Input -
-- Opening Marker --

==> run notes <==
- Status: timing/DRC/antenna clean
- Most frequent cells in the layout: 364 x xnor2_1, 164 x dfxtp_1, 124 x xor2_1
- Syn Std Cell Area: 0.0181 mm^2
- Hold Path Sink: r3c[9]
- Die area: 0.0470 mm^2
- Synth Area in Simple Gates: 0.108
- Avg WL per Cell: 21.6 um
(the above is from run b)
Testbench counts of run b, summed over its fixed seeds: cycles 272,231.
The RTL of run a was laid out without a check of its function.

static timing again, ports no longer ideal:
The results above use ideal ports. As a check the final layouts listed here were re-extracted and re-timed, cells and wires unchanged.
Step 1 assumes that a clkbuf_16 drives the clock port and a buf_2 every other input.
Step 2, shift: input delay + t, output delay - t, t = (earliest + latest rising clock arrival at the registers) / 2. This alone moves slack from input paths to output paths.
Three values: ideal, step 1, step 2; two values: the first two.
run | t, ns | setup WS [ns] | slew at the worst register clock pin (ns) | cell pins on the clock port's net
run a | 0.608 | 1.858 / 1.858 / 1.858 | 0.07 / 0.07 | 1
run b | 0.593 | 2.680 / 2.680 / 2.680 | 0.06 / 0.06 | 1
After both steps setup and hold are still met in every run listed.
What follows belongs to an exercise in optimizing a design on an open flow for a short achievable clock period and few clock cycles; a production flow would make more cautious choices.
In this exercise RTL edits were held to simulation tests only and were not proved equivalent to the original.
Power and IR drop assume default switching activity.

Setup of old:
// vm16_core
module vm16_core (
    input  wire        clk,
    input  wire        rst,
    output reg         mem_valid,
    output reg         mem_we,
    output reg  [14:0] mem_addr,
    output reg  [15:0] mem_wdata,
    input  wire [15:0] mem_rdata,
    input  wire        mem_ready,
    output reg         out_valid,
    output reg  [7:0]  out_byte,
    output reg         retire_valid,
    output reg  [14:0] retire_pc,
    output reg         retire_we,
    output reg  [2:0]  retire_rd,
    output reg  [15:0] retire_wdata,
    output reg         halted,
    output reg         faulted
);
Size in the first run: about 5,400 cells after synthesis, roughly 1,400 flip-flops, roughly 73,000 um^2 of cells after synthesis.
==> flow/config.mk <==
export PLATFORM = sky130hd
export DESIGN_NAME = vm16_core
export DESIGN_NICKNAME = vm16_core
export VERILOG_FILES = /design/flow/design.v
export SDC_FILE = /design/flow/constraint.sdc
export NUM_CORES = 4
export LEC_CHECK = 0
export ABC_CLOCK_PERIOD_IN_PS = 2500
export CAP_MARGIN = 20
export CORE_MARGIN = 2
export CORE_UTILIZATION = 40
export SLEW_MARGIN = 20
==> flow/constraint.sdc <==
create_clock -name core_clock -period 10.0 [get_ports {clk}]
set_input_delay 2.0000 -clock core_clock [delete_from_list [all_inputs] [get_ports {clk}]]
set_output_delay 2.0000 -clock core_clock [all_outputs]
set_load 0.01 [all_outputs]
standard.sh (not shown) runs the stock make flow with config.mk's settings and CLKGATE_MAP_FILE= SYNTH_SCRIPT=/design/flow/synth_recipe.tcl, a recipe that flattens the netlist after the stock synthesis.
==> flow/flow/run.sh <==
#!/bin/bash
set -euo pipefail
bash standard.sh SETUP_SLACK_MARGIN=7.0 \
    "BUFFER_PORTS_ARGS=-buffer_cell sky130_fd_sc_hd__buf_4" \
    finish > standard_flow.log 2>&1
Testbench counts of old, summed over its fixed seeds: cycles 29,667.
For new, these inputs were changed with respect to old:
--- a/flow/design.v
+++ b/flow/design.v
@@ -201,54 +201,50 @@
     wire [CW-1:0] f_idx  = fpc[CW-1:0];
     wire          c_hit  = ((c_seq && c_pv) || (c_stay && c_cv)) &&
                            !(m_sw && m_ea == fpc);
     wire [15:0]   fw     = !bus_m ? mem_rdata : c_seq ? c_pd : c_cd;   
     wire          f_acc  = !stop && (!iv || ex);             
     wire          got    = f_acc && (bus_m ? c_hit : 1'b1);
     wire          c_fill = !bus_m && mem_valid;
     wire [14:0] fpc_inc = fpc + 15'd1;
     wire [CW-1:0] p_idx = fpc_inc[CW-1:0];
     wire [15:0] fpc_lnk = (fpc == 15'h7FFF) ? 16'd1 : {1'b0, fpc} + 16'd2;
     wire [BW-1:0] b_idx = fpc[BW-1:0];
-    wire        b_hit   = b_v[b_idx] && (b_t[b_idx] == fpc[14:BW]);
-    wire [2:0]  b_op    = b_j[b_idx] ? OP_JALR : OP_BEQ;
-    wire [14:0] b_tg    = b_g[b_idx];
-    wire        f_jmp   = b_hit && (fw[2:0] == b_op);
+    wire        f_jmp   = (b_j[b_idx] ? (fw[2:0] == OP_JALR) : (fw[2:0] == OP_BEQ)) &&
+                          b_v[b_idx] && (b_t[b_idx] == fpc[14:BW]);
     wire [15:0] nw    = fw;
     wire [2:0]  nw_rd = nw[5:3];
     wire [2:0]  nw_r1 = nw[8:6];
     wire [2:0]  nw_r2 = nw[15:13];
     function [15:0] rf_read(input [2:0] n);
         rf_read = (n == 3'd0) ? 16'd0 : regs[n];
     endfunction
     function [15:0] opnd(input [2:0] n);
         if (e_wr && rd == n)
             opnd = exec_res;
         else if (m_wr && m_rd == n)
             opnd = mem_rdata;
         else
             opnd = rf_read(n);
     endfunction
-    wire        f_take = got && !patch && !(ex && redirect);
-    reg [14:0] s_fpc;
+    reg [14:0] n_fpc;
     always @(*) begin
         if (patch)
-            s_fpc = ipc;
+            n_fpc = ipc;
         else if (ex && redirect)
-            s_fpc = npc;
+            n_fpc = npc;
         else if (got)
-            s_fpc = fpc_inc;
+            n_fpc = f_jmp ? b_g[b_idx] : fpc_inc;
         else
-            s_fpc = fpc;
+            n_fpc = fpc;
     end
-    wire [14:0] n_fpc = (f_take && f_jmp) ? b_tg : s_fpc;
     wire halt_n  = hs | (m_fin && m_halt && !m_fault);
     wire fault_n = fs | (m_fin && m_fault);
     integer i;
     always @(posedge clk) begin
         retire_pc    <= m_pc;
         retire_we    <= m_we;
         retire_rd    <= m_rd;
         retire_wdata <= (m_bus && !m_sw) ? mem_rdata : m_res;
         out_byte     <= m_outb;
         mem_wdata    <= (mem_ready && ex && to_m) ? sw_data : m_wd;
       if (mem_ready) begin
@@ -360,16 +356,21 @@
             hs           <= halt_n;
             fs           <= fault_n;
             fpc          <= n_fpc;
             if (ex || m_fin)
                 mvld <= ex;
             bus_m        <= e_bus;
             if (got)
                 iv <= !(ex && redirect);
             else if (ex || patch)
                 iv <= 1'b0;
             mem_valid <= e_bus || !(halt_n || fault_n);
-            mem_we   <= e_bus && (op == OP_SW);
-            mem_addr <= (f_take && f_jmp && !e_bus) ? b_tg : e_bus ? ea[14:0] : s_fpc;
+            if (e_bus) begin
+                mem_we   <= (op == OP_SW);
+                mem_addr <= ea[14:0];
+            end else begin
+                mem_we   <= 1'b0;
+                mem_addr <= n_fpc;
+            end
         end
     end
 endmodule
Findings:
- Run comparison: new slowest stage cell on the critical path sky130_fd_sc_hd__edfxtp_1; old slowest stage cell on the critical path sky130_fd_sc_hd__a2111o_1
- Sort old and new by sequential cell fraction of total power desc -> top: new
- Compared with old, in new number of well taps fell 15, maximum single-stage delay on the critical path fell 0.17 ns, clock power rose about 4%.
- Status: share of final layout cell area taken by non-clock buffers parity (old, new)
- old → new: cell area down 1.6%; power in combinational cells down about 10%; power dissipated by switching net loads down about 3.4%.
Testbench counts of new, summed over its fixed seeds: cycles 29,667.

[static timing again, ports no longer ideal]
How much do the figures lean on ideal ports? The routed layouts below were timed once more, with nothing changed but the port constraints.
Step 1, drivers: a clkbuf_16 drives clk and a buf_2 each remaining input, both assumed.
Step 2, shift: input delay + t, output delay - t, t = (earliest + latest rising clock arrival at the registers) / 2. This alone moves slack from input paths to output paths.
Slacks: no drivers / after step 1 / after step 2; pairs: no drivers / after step 1.
run | shift t [ns] | slack for setup (ns) | worst register clock-pin slew, ns
old | 0.915 | 6.229 / 6.229 / 5.424 | 0.08 / 0.08
new | 0.928 | 6.028 / 6.028 / 5.188 | 0.07 / 0.07
After both steps setup and hold are still met in every run listed. For new, which loses most, drivers alone change the setup slack by 0.000 ns; drivers and shift together by -0.840 ns.
Context: an optimization exercise on an open-source flow, tuned for small area, a short achievable clock period and few clock cycles. The choices shown serve that exercise and are no tape-out recipe. Where RTL was checked, it was by simulation tests only, not by an equivalence proof against the original. Power figures rest on the tool's default switching activity, not on a simulated workload.

==> flow/design.v (excerpt) <==
module fb_codec (
    input  wire        clk,
    input  wire        rst,           
    input  wire        cmd_valid,
    output wire        cmd_ready,
    input  wire [7:0]  cmd_op,
    input  wire [15:0] cmd_len,
    input  wire [31:0] cmd_arg,
    input  wire [6:0]  req_flags,
    input  wire [63:0] req_addr,
    input  wire [15:0] req_rcount,
    input  wire [15:0] req_cid,
    input  wire [31:0] req_delay,
    input  wire        in_valid,
    output wire        in_ready,
    input  wire [7:0]  in_data,
    output wire        out_valid,
    input  wire        out_ready,
    output wire [7:0]  out_data,
    output wire        res_valid,
    input  wire        res_ready,
    output wire [7:0]  res_code,
    output wire [31:0] res_data
);
Size: roughly 1500 cells after synthesis, roughly 160 flip-flops, roughly 260 I/O pins, about 12000 µm² of cells after synthesis.
clock: 5.0 ns
lec_check: 0
cap_margin: 20
core_margin: 2
core_utilization: 40
place_density: 0.6
setup_slack_margin: 2.5
slew_margin: 20
run.sh (not shown) runs the stock make flow with config.mk's settings and CLKGATE_MAP_FILE= SYNTH_SCRIPT=/design/flow/synth_recipe.tcl, a recipe that flattens the netlist after the stock synthesis.
Next try:
SETUP_SLACK_MARGIN = 3.0   (was 2.5)
Outcome:
- The changed run ran to the end with no violations
- power rose by 0.85%
- routed wire length rose by 5.1%
- die area is unchanged
No functional check of the RTL was part of any run of this note.

========
v38:
Another version of the RTL of fb_codec (not shown whole).
For scale: about 1400 cells after synthesis.
Settings: LEC_CHECK=0, CAP_MARGIN=20, CORE_MARGIN=2, CORE_UTILIZATION=40, PLACE_DENSITY=0.6, SETUP_SLACK_MARGIN=3.0, SLEW_MARGIN=20; clock period 5.0 ns.
standard.sh (not shown) runs the stock make flow with config.mk's settings and CLKGATE_MAP_FILE= SYNTH_SCRIPT=/design/flow/synth_recipe.tcl, a recipe that flattens the netlist after the stock synthesis.
==> flow/flow/run.sh <==
#!/bin/bash
# Own layout flow: the standard ORFS flow (standard.sh), with two changes:
#  - ports are buffered with sky130_fd_sc_hd__buf_1 instead of the default
#    delay-cell buffer (every port still gets its own buffer);
#  - yosys does not extract half/full adder cells, so ABC maps that logic too.
# Everything else (synthesis script, floorplan, power grid, taps, CTS,
# routing) is the standard flow. Each step's full log stays in orfs/logs/.
set -euo pipefail
export BUFFER_PORTS_ARGS="-buffer_cell sky130_fd_sc_hd__buf_1"
export ADDER_MAP_FILE=
bash standard.sh > flow_make.log 2>&1
Testbench counts of v38, summed over its fixed seeds: cycles 30,555.
diff inputs: v38 => v19
- an added CTS_BUF_LIST of sky130_fd_sc_hd__clkbuf_4 sky130_fd_sc_hd__clkbuf_8
- an added ABC_AREA of 1
- a change of SETUP_SLACK_MARGIN from 3.0 to 2.6
==> comparison <==
Row first-pass GRT wire length: v19 lower / v38 higher. v19 against v38: multi-input logic portion of the cell area decreased by 4.7 points relative to the old numbers, wire length on met3 went down, utilization dropped 5.5 points. Looking at XOR/XNOR share of the synthesized area across v19 and v38, the one that comes out higher is v38. Wire length (lower): v19. The higher maximum cell stage delay along the critical path came out of v38.
> inputs changed (v19 -> v54)
- a change of CORE_UTILIZATION from 40 to 60
- a change of PLACE_DENSITY from 0.6 to 0.75
- a change of SETUP_SLACK_MARGIN from 2.6 to 2.5
- a deleted ABC_AREA that had been 1
### Flow results
v19 ended up with in_rem[15] as its end point of the critical path; v54 ended up with acc[7].
Of the two candidates, v19 has the better worst setup slack and v54 the worse one.
v54 against v19: clock buffer count in the final layout moved down, worst slack at placement moved down, cell area reported after detailed placement moved up, sequential fraction of the synthesis area moved down.
Between v54 and v19, it is v54 whose number of diodes added for antenna fixing is lower, by 1.
Across both runs, post-cts gate resize count was lower for v54 than for v19.
When v54 is measured against v19, its cell count after synthesis turns out 228 lower.
The run with more routed wire is v19, not v54.

========
build 90:
Starting RTL as in the previous note.
Settings: LEC_CHECK=0, ABC_AREA=1, CAP_MARGIN=20, CORE_MARGIN=2, CORE_UTILIZATION=40, CTS_BUF_LIST=sky130_fd_sc_hd__clkbuf_4 sky130_fd_sc_hd__clkbuf_8, PLACE_DENSITY=0.6, SETUP_SLACK_MARGIN=2.7, SLEW_MARGIN=20, TNS_END_PERCENT=10; clock period 5.0 ns.
Scripts as last shown in full above: flow/flow/run.sh
Having completed the whole flow, build 90 delivered a layout that passed the timing, DRC and antenna checks.
Testbench counts of build 90, summed over its fixed seeds: cycles 30,555.
Edits applied to the flow inputs when going from build 90 to build 55:
- clearing TNS_END_PERCENT, which used to be 10
- clearing CTS_BUF_LIST, which used to be sky130_fd_sc_hd__clkbuf_4 sky130_fd_sc_hd__clkbuf_8
- clearing ABC_AREA, which used to be 1
- swapping 2.7 for 1.5 in SETUP_SLACK_MARGIN
Results
Build 55 vs. build 90: non-clock buffer count saw a decrease, final area shrank by about 2.6%, total wirelength of the detailed-routed design down about 6%, number of well taps picked up an extra 12. Build 55 vs. build 90: count of different cell masters after synthesis grew by 44%, peak per-stage delay on the critical path grew by 0.47 ns.
[inputs] build 83 vs build 55
- SETUP_SLACK_MARGIN changed from 1.5 to 2.5
- CTS_BUF_LIST newly set to sky130_fd_sc_hd__clkbuf_4 sky130_fd_sc_hd__clkbuf_8
- ABC_AREA newly set to 1
- ABC_CLOCK_PERIOD_IN_PS newly set to 2500
--- outcome ---
- Between build 83 and build 55, part of the power in the clock network is lower for build 83, build 55 comes in above that.
- The transition time at the pin with the least slew margin in build 83 was higher than what build 55 gave.
- NOTE: area of the placeable core in build 83 falls short of that of build 55
- Sort build 83 and build 55 by die span in x asc -> top: build 83
- Compare build 83 and build 55 | worst reg2reg path depth lower: build 55
- Power (higher): build 55
- Comparing build 83 and build 55, post-layout minimum cycle time is higher on build 55.
- Taking build 55 as the reference, in build 83 final design instance area without fill up about 1.3%, global-route usage up 0.96 points, headroom to the max-slew limit down 6.1 points.
- The source of the critical timing path comes out imode[0]$_SDFFE_PP0P_ in one run and hdr$_SDFF_PP0_ in the other, namely in build 55 and build 83 respectively.
- Looking at the reports, build 83 completed the entire flow and the layout it produced met the timing, DRC and antenna checks.
- Side by side, post-route fraction of the period consumed by the critical path turned out lower in build 83 than in build 55.
The inputs of build 76 differ from those of build 83 as listed below.
- CTS_BUF_LIST: sky130_fd_sc_hd__clkbuf_4 sky130_fd_sc_hd__clkbuf_8 -> sky130_fd_sc_hd__clkbuf_8
- ABC_CLOCK_PERIOD_IN_PS: 2500 -> unset
- PLACE_DENSITY: 0.6 -> 0.7
- CORE_UTILIZATION: 40 -> 50
Notes after the runs:
Build 76 ends up with a met2 layer wire length in the routed design that is 3.6% higher than in build 83.
Higher number of placed instances with taps included goes to build 83 over build 76.
The clock skew on build 76 is in line with that on build 83.
Via count grows slightly when moving from build 83 to build 76.
~same final-stage net count in build 83 and build 76
Looking at x dimension of the die, build 76 sits 18 um lower than build 83 does.
Count of clock-buffer cells in the layout came out lower on build 76 than on build 83.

-- Closing Marker --

What is needed - Your answer consists solely of the lines from the top of the records above through the line that contains "The results above", each echoed exactly.

Answer box -
==> run notes <==
- Status: timing/DRC/antenna clean
- Most frequent cells in the layout: 364 x xnor2_1, 164 x dfxtp_1, 124 x xor2_1
- Syn Std Cell Area: 0.0181 mm^2
- Hold Path Sink: r3c[9]
- Die area: 0.0470 mm^2
- Synth Area in Simple Gates: 0.108
- Avg WL per Cell: 21.6 um
(the above is from run b)
Testbench counts of run b, summed over its fixed seeds: cycles 272,231.
The RTL of run a was laid out without a check of its function.

static timing again, ports no longer ideal:
The results above use ideal ports. As a check the final layouts listed here were re-extracted and re-timed, cells and wires unchanged.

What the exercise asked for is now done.